Example 3: It is possible for a separable inner product space (hence for a separable Hilbert space) to contain uncountably many pairs of orthogonal vectors.

Let us consider the space of continuous functions ℭ[−1, 1] with the inner product

\[ \langle f\,,\, g \rangle = \int_{-1}^1 \overline{f(x)}\,g(x)\,{\text d} x . \]
Let M be the set of functions in ℭ[−1, 1] that vanish on the interval [−1, 0], and let N be the set of all functions in ℭ[−1, 1] that vanish on the interval [0, 1]. Every function in M is orthogonal to every function in N.

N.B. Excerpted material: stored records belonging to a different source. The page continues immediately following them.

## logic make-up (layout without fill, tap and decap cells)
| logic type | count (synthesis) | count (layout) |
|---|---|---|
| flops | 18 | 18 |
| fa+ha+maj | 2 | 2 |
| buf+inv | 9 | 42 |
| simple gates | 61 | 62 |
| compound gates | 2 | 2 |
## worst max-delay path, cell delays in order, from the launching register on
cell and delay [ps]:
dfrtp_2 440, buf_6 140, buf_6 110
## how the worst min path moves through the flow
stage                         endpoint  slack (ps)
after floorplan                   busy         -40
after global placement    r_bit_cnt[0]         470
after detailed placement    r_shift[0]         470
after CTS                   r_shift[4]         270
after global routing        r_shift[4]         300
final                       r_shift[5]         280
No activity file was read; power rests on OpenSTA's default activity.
===== src/rtl/riscv_fetch.sv =====
// Instruction fetch unit: one outstanding imem request, small in-order instruction buffer, redirect flush.
// Optional RISCV_FETCH_MISALIGN_EN: misaligned redirect raises sticky fetch_fault and halts fetch.
package riscv_fetch_pkg;
    localparam int unsigned XLEN = 32;

    typedef struct packed {
        logic [XLEN-1:0] data;
        logic [XLEN-1:0] pc;
    } fetch_entry_t;
endpackage

module riscv_fetch
    import riscv_fetch_pkg::*;
#(
    parameter logic [XLEN-1:0] RESET_PC  = 32'h0000_0000,
    parameter int unsigned     BUF_DEPTH = 2
) (
    input  logic            clk,
    input  logic            rst,
    output logic            imem_req,
    output logic [XLEN-1:0] imem_addr,
    input  logic            imem_gnt,
    input  logic            imem_rvalid,
    input  logic [XLEN-1:0] imem_rdata,
    input  logic            redirect_valid,
    input  logic [XLEN-1:0] redirect_pc,
    output logic            instr_valid,
    input  logic            instr_ready,
    output logic [XLEN-1:0] instr_data,
    output logic [XLEN-1:0] instr_pc,
    output logic            fetch_fault
);
    localparam int unsigned CNT_W = $clog2(BUF_DEPTH + 1);
    localparam int unsigned IDX_W = $clog2(BUF_DEPTH);

    typedef enum logic [1:0] {IDLE, REQ, WAIT, HALT} state_t;

    state_t          state_q, state_d;
    logic [XLEN-1:0] pc_q, pc_d;
    logic [XLEN-1:0] req_pc_q, req_pc_d;
    logic            drop_q, drop_d;
    logic [CNT_W-1:0] cnt_q, cnt_d;
    fetch_entry_t    ent_q [BUF_DEPTH];
    fetch_entry_t    ent_d [BUF_DEPTH];
    logic            req_q, req_d;
    logic            vld_q, vld_d;
    logic            fault_q, fault_d;

    logic [XLEN-1:0] redir_pc_c;
    logic            misalign_c;
    logic            redir_c;
    logic            grant_c;
    logic            push_c;
    logic            pop_c;
    logic [IDX_W-1:0] wr_idx_c;

`ifdef RISCV_FETCH_MISALIGN_EN
    assign redir_pc_c = redirect_pc;
    assign misalign_c = (redirect_pc[1:0] != 2'b00);
`else
    logic unused_lsb_c;
    assign unused_lsb_c = ^redirect_pc[1:0];
    assign redir_pc_c   = {redirect_pc[XLEN-1:2], 2'b00};
    assign misalign_c   = 1'b0;
`endif

    // Handshake qualifiers; a redirect suppresses both push and pop.
    always_comb begin
        redir_c  = redirect_valid && (state_q != HALT);
        grant_c  = req_q && imem_gnt;
        pop_c    = vld_q && instr_ready && !redir_c;
        push_c   = (state_q == WAIT) && imem_rvalid && !drop_q && !redir_c &&
                   ((cnt_q != CNT_W'(BUF_DEPTH)) || pop_c);
        wr_idx_c = IDX_W'(cnt_q - CNT_W'(pop_c));
    end

    // Next-state, buffer and output computation.
    always_comb begin
        state_d  = state_q;
        pc_d     = pc_q;
        req_pc_d = req_pc_q;
        drop_d   = drop_q;
        fault_d  = fault_q;
        cnt_d    = cnt_q;
        ent_d    = ent_q;
        req_d    = 1'b0;
        vld_d    = 1'b0;

        if (pop_c) begin
            for (int unsigned i = 0; i + 1 < BUF_DEPTH; i++) begin
                ent_d[i] = ent_q[i + 1];
            end
            cnt_d = cnt_q - CNT_W'(1);
        end
        if (push_c) begin
            ent_d[wr_idx_c] = '{data: imem_rdata, pc: req_pc_q};
            cnt_d           = cnt_d + CNT_W'(1);
        end
        if (grant_c) begin
            req_pc_d = pc_q;
            pc_d     = pc_q + 32'd4;
        end

        case (state_q)
            IDLE: if (cnt_d < CNT_W'(BUF_DEPTH)) state_d = REQ;
            REQ:  if (grant_c) state_d = WAIT;
            WAIT: begin
                if (imem_rvalid) begin
                    drop_d  = 1'b0;
                    state_d = (cnt_d < CNT_W'(BUF_DEPTH)) ? REQ : IDLE;
                end
            end
            HALT:    state_d = HALT;
            default: state_d = IDLE;
        endcase

        // A request still in flight after a redirect belongs to the old path.
        if (redir_c) begin
            cnt_d = '0;
            if (misalign_c) begin
                fault_d = 1'b1;
                drop_d  = 1'b0;
                state_d = HALT;
            end else begin
                pc_d = redir_pc_c;
                if (state_d == WAIT) drop_d = 1'b1;
                if (state_d == IDLE) state_d = REQ;
            end
        end

        req_d = (state_d == REQ) && (cnt_d < CNT_W'(BUF_DEPTH));
        vld_d = (cnt_d != '0);
    end

    always_ff @(posedge clk) begin
        if (rst) begin
            state_q  <= IDLE;
            pc_q     <= RESET_PC;
            req_pc_q <= '0;
            drop_q   <= 1'b0;
            fault_q  <= 1'b0;
            cnt_q    <= '0;
            req_q    <= 1'b0;
            vld_q    <= 1'b0;
            for (int unsigned i = 0; i < BUF_DEPTH; i++) begin
                ent_q[i] <= '0;
            end
        end else begin
            state_q  <= state_d;
            pc_q     <= pc_d;
            req_pc_q <= req_pc_d;
            drop_q   <= drop_d;
            fault_q  <= fault_d;
            cnt_q    <= cnt_d;
            req_q    <= req_d;
            vld_q    <= vld_d;
            ent_q    <= ent_d;
        end
    end

    assign imem_req    = req_q;
    assign imem_addr   = pc_q;
    assign instr_valid = vld_q;
    assign instr_data  = ent_q[0].data;
    assign instr_pc    = ent_q[0].pc;
    assign fetch_fault = fault_q;

endmodule
<file path="src/rtl/alu_cmp_pkg.sv">
// Purpose: shared types and result encoding for the sequential magnitude compare unit.
// Latency: n/a (package only).
// Backpressure: n/a (package only).
package alu_cmp_pkg;

    typedef enum logic {
        IDLE = 1'b0,
        RUN  = 1'b1
    } cmp_state_t;

    // Result vector ordering is {equal, greater, less}; exactly one bit set once valid.
    typedef logic [2:0] cmp_res_t;

    localparam cmp_res_t CMP_NONE = 3'b000;
    localparam cmp_res_t CMP_EQ   = 3'b100;
    localparam cmp_res_t CMP_GT   = 3'b010;
    localparam cmp_res_t CMP_LT   = 3'b001;

endpackage

</file>
<file path="src/rtl/chunk_compare.sv">
// Purpose: combinational compare of one CHUNK-wide slice, optionally two's-complement.
// Latency: 0 cycles (pure combinational).
// Backpressure: none; outputs follow inputs.
//
// Ports:
//   x, y      : CHUNK-wide slices to compare
//   is_signed : treat the slices as two's-complement
//   eq/gt/lt  : x == y, x > y, x < y
module chunk_compare #(
    parameter int CHUNK = 8
) (
    input  logic [CHUNK-1:0] x,
    input  logic [CHUNK-1:0] y,
    input  logic             is_signed,
    output logic             eq,
    output logic             gt,
    output logic             lt
);

    // Flipping the sign bit maps two's-complement order onto unsigned order,
    // so one unsigned comparator serves both modes.
    logic [CHUNK-1:0] flip;
    logic [CHUNK-1:0] xm;
    logic [CHUNK-1:0] ym;

    assign flip = is_signed ? (CHUNK'(1) << (CHUNK - 1)) : '0;
    assign xm   = x ^ flip;
    assign ym   = y ^ flip;

    assign eq = (x == y);
    assign gt = (xm > ym);
    assign lt = (xm < ym);

endmodule

</file>
<file path="src/rtl/seq_magnitude_compare.sv">
// Purpose: multi-cycle WIDTH-bit magnitude compare, CHUNK bits per cycle, MSB chunk first, early exit.
// Latency: min(k+1, NCHUNK) cycles from start acceptance to done (k = identical leading chunks).
// Backpressure: start is only accepted in IDLE; start while busy is dropped, never queued.
//
// Ports:
//   clk, rst_n       : clock, asynchronous active-low reset
//   start            : request a compare (sampled only when idle)
//   signed_mode      : 1 = two's-complement, 0 = unsigned (latched with start)
//   a, b             : operands (latched with start)
//   busy             : compare in progress
//   done             : one-cycle pulse when the result becomes valid
//   equal/greater/less : result, held from done until the next accepted start
module seq_magnitude_compare
    import alu_cmp_pkg::*;
#(
    parameter int WIDTH = 32,
    parameter int CHUNK = 8
) (
    input  logic             clk,
    input  logic             rst_n,
    input  logic             start,
    input  logic             signed_mode,
    input  logic [WIDTH-1:0] a,
    input  logic [WIDTH-1:0] b,
    output logic             busy,
    output logic             done,
    output logic             equal,
    output logic             greater,
    output logic             less
);

    localparam int NCHUNK = WIDTH / CHUNK;
    localparam int IDX_W  = (NCHUNK > 1) ? $clog2(NCHUNK) : 1;
    localparam logic [IDX_W-1:0] TOP_IDX = IDX_W'(NCHUNK - 1);

    cmp_state_t       state_q, state_d;
    logic [WIDTH-1:0] a_q, a_d;
    logic [WIDTH-1:0] b_q, b_d;
    logic             sgn_q, sgn_d;
    logic [IDX_W-1:0] idx_q, idx_d;
    logic             done_q, done_d;
    cmp_res_t         res_q, res_d;

    // Chunk views of the latched operands; element NCHUNK-1 is the MSB chunk.
    logic [NCHUNK-1:0][CHUNK-1:0] a_v;
    logic [NCHUNK-1:0][CHUNK-1:0] b_v;
    logic                         c_eq, c_gt, c_lt;
    logic                         c_signed;

    assign a_v = a_q;
    assign b_v = b_q;

    // Only the top chunk carries the sign; lower chunks are plain magnitude.
    assign c_signed = sgn_q && (idx_q == TOP_IDX);

    chunk_compare #(
        .CHUNK(CHUNK)
    ) u_chunk_compare (
        .x        (a_v[idx_q]),
        .y        (b_v[idx_q]),
        .is_signed(c_signed),
        .eq       (c_eq),
        .gt       (c_gt),
        .lt       (c_lt)
    );

    always_ff @(posedge clk or negedge rst_n) begin
        if (!rst_n) begin
            state_q <= IDLE;
            a_q     <= '0;
            b_q     <= '0;
            sgn_q   <= 1'b0;
            idx_q   <= '0;
            done_q  <= 1'b0;
            res_q   <= CMP_NONE;
        end else begin
            state_q <= state_d;
            a_q     <= a_d;
            b_q     <= b_d;
            sgn_q   <= sgn_d;
            idx_q   <= idx_d;
            done_q  <= done_d;
            res_q   <= res_d;
        end
    end

    always_comb begin
        state_d = state_q;
        a_d     = a_q;
        b_d     = b_q;
        sgn_d   = sgn_q;
        idx_d   = idx_q;
        done_d  = 1'b0;
        res_d   = res_q;

        case (state_q)
            IDLE: begin
                if (start) begin
                    a_d     = a;
                    b_d     = b;
                    sgn_d   = signed_mode;
                    idx_d   = TOP_IDX;
                    res_d   = CMP_NONE;
                    state_d = RUN;
                end
            end
            RUN: begin
                if (!c_eq) begin
                    // gt and lt are exclusive whenever the chunks differ.
                    res_d   = c_gt ? CMP_GT : (c_lt ? CMP_LT : CMP_NONE);
                    done_d  = 1'b1;
                    state_d = IDLE;
                end else if (idx_q == '0) begin
                    res_d   = CMP_EQ;
                    done_d  = 1'b1;
                    state_d = IDLE;
                end else begin
                    idx_d = idx_q - IDX_W'(1);
                end
            end
            default: begin
                state_d = IDLE;
            end
        endcase
    end

    assign busy = (state_q == RUN);
    assign done = done_q;
    assign {equal, greater, less} = res_q;

endmodule
</file>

Every pair of functions (f, g) ∈ M × N is orthogonal. Since both M and N are uncountable, we have proved our assertion.

End of Example 3

Let S = { xα : α ∈ A } be a complete orthogonal system in Hilbert space ℌ. For any element f ∈ ℌ, its Fourier coefficient is defined by
\begin{equation} \label{EqExpand.1} f_{\alpha} = \frac{\langle f, x_{\alpha} \rangle}{\langle x_{\alpha}, x_{\alpha} \rangle} = \frac{\langle f, x_{\alpha} \rangle}{\| x_{\alpha} \|^2} . \end{equation}

Theorem 5: Let S = { xα : α ∈ A } be a complete orthogonal system in Hilbert space ℌ. Then Parseval's identity holds:
\begin{equation} \label{EqExpand.2} \| f \|^2 = \sum_{\alpha \in A} | f_{\alpha} |^2 \| x_{\alpha} \|^2 = \sum_{\alpha \in A} \frac{\langle f, x_{\alpha} \rangle^2}{\| x_{\alpha} \|^2} . \end{equation}

For every element f from Hilbert space ℌ and complete orthpgpnal system { xα }, formula
\begin{equation} \label{EqExpand.4} f = \sum_{i\ge 1} f_{\alpha_i} x_{\alpha_i} = \lim_{n\to\infty} \sum_{i=1}^n f_{\alpha_i} x_{\alpha_i} \end{equation}
is called Fourier expansion of f with respect to complete basis { xα }. The set of scalars { fα } is called the set of Fourier components of f with respect to the orthogonal system.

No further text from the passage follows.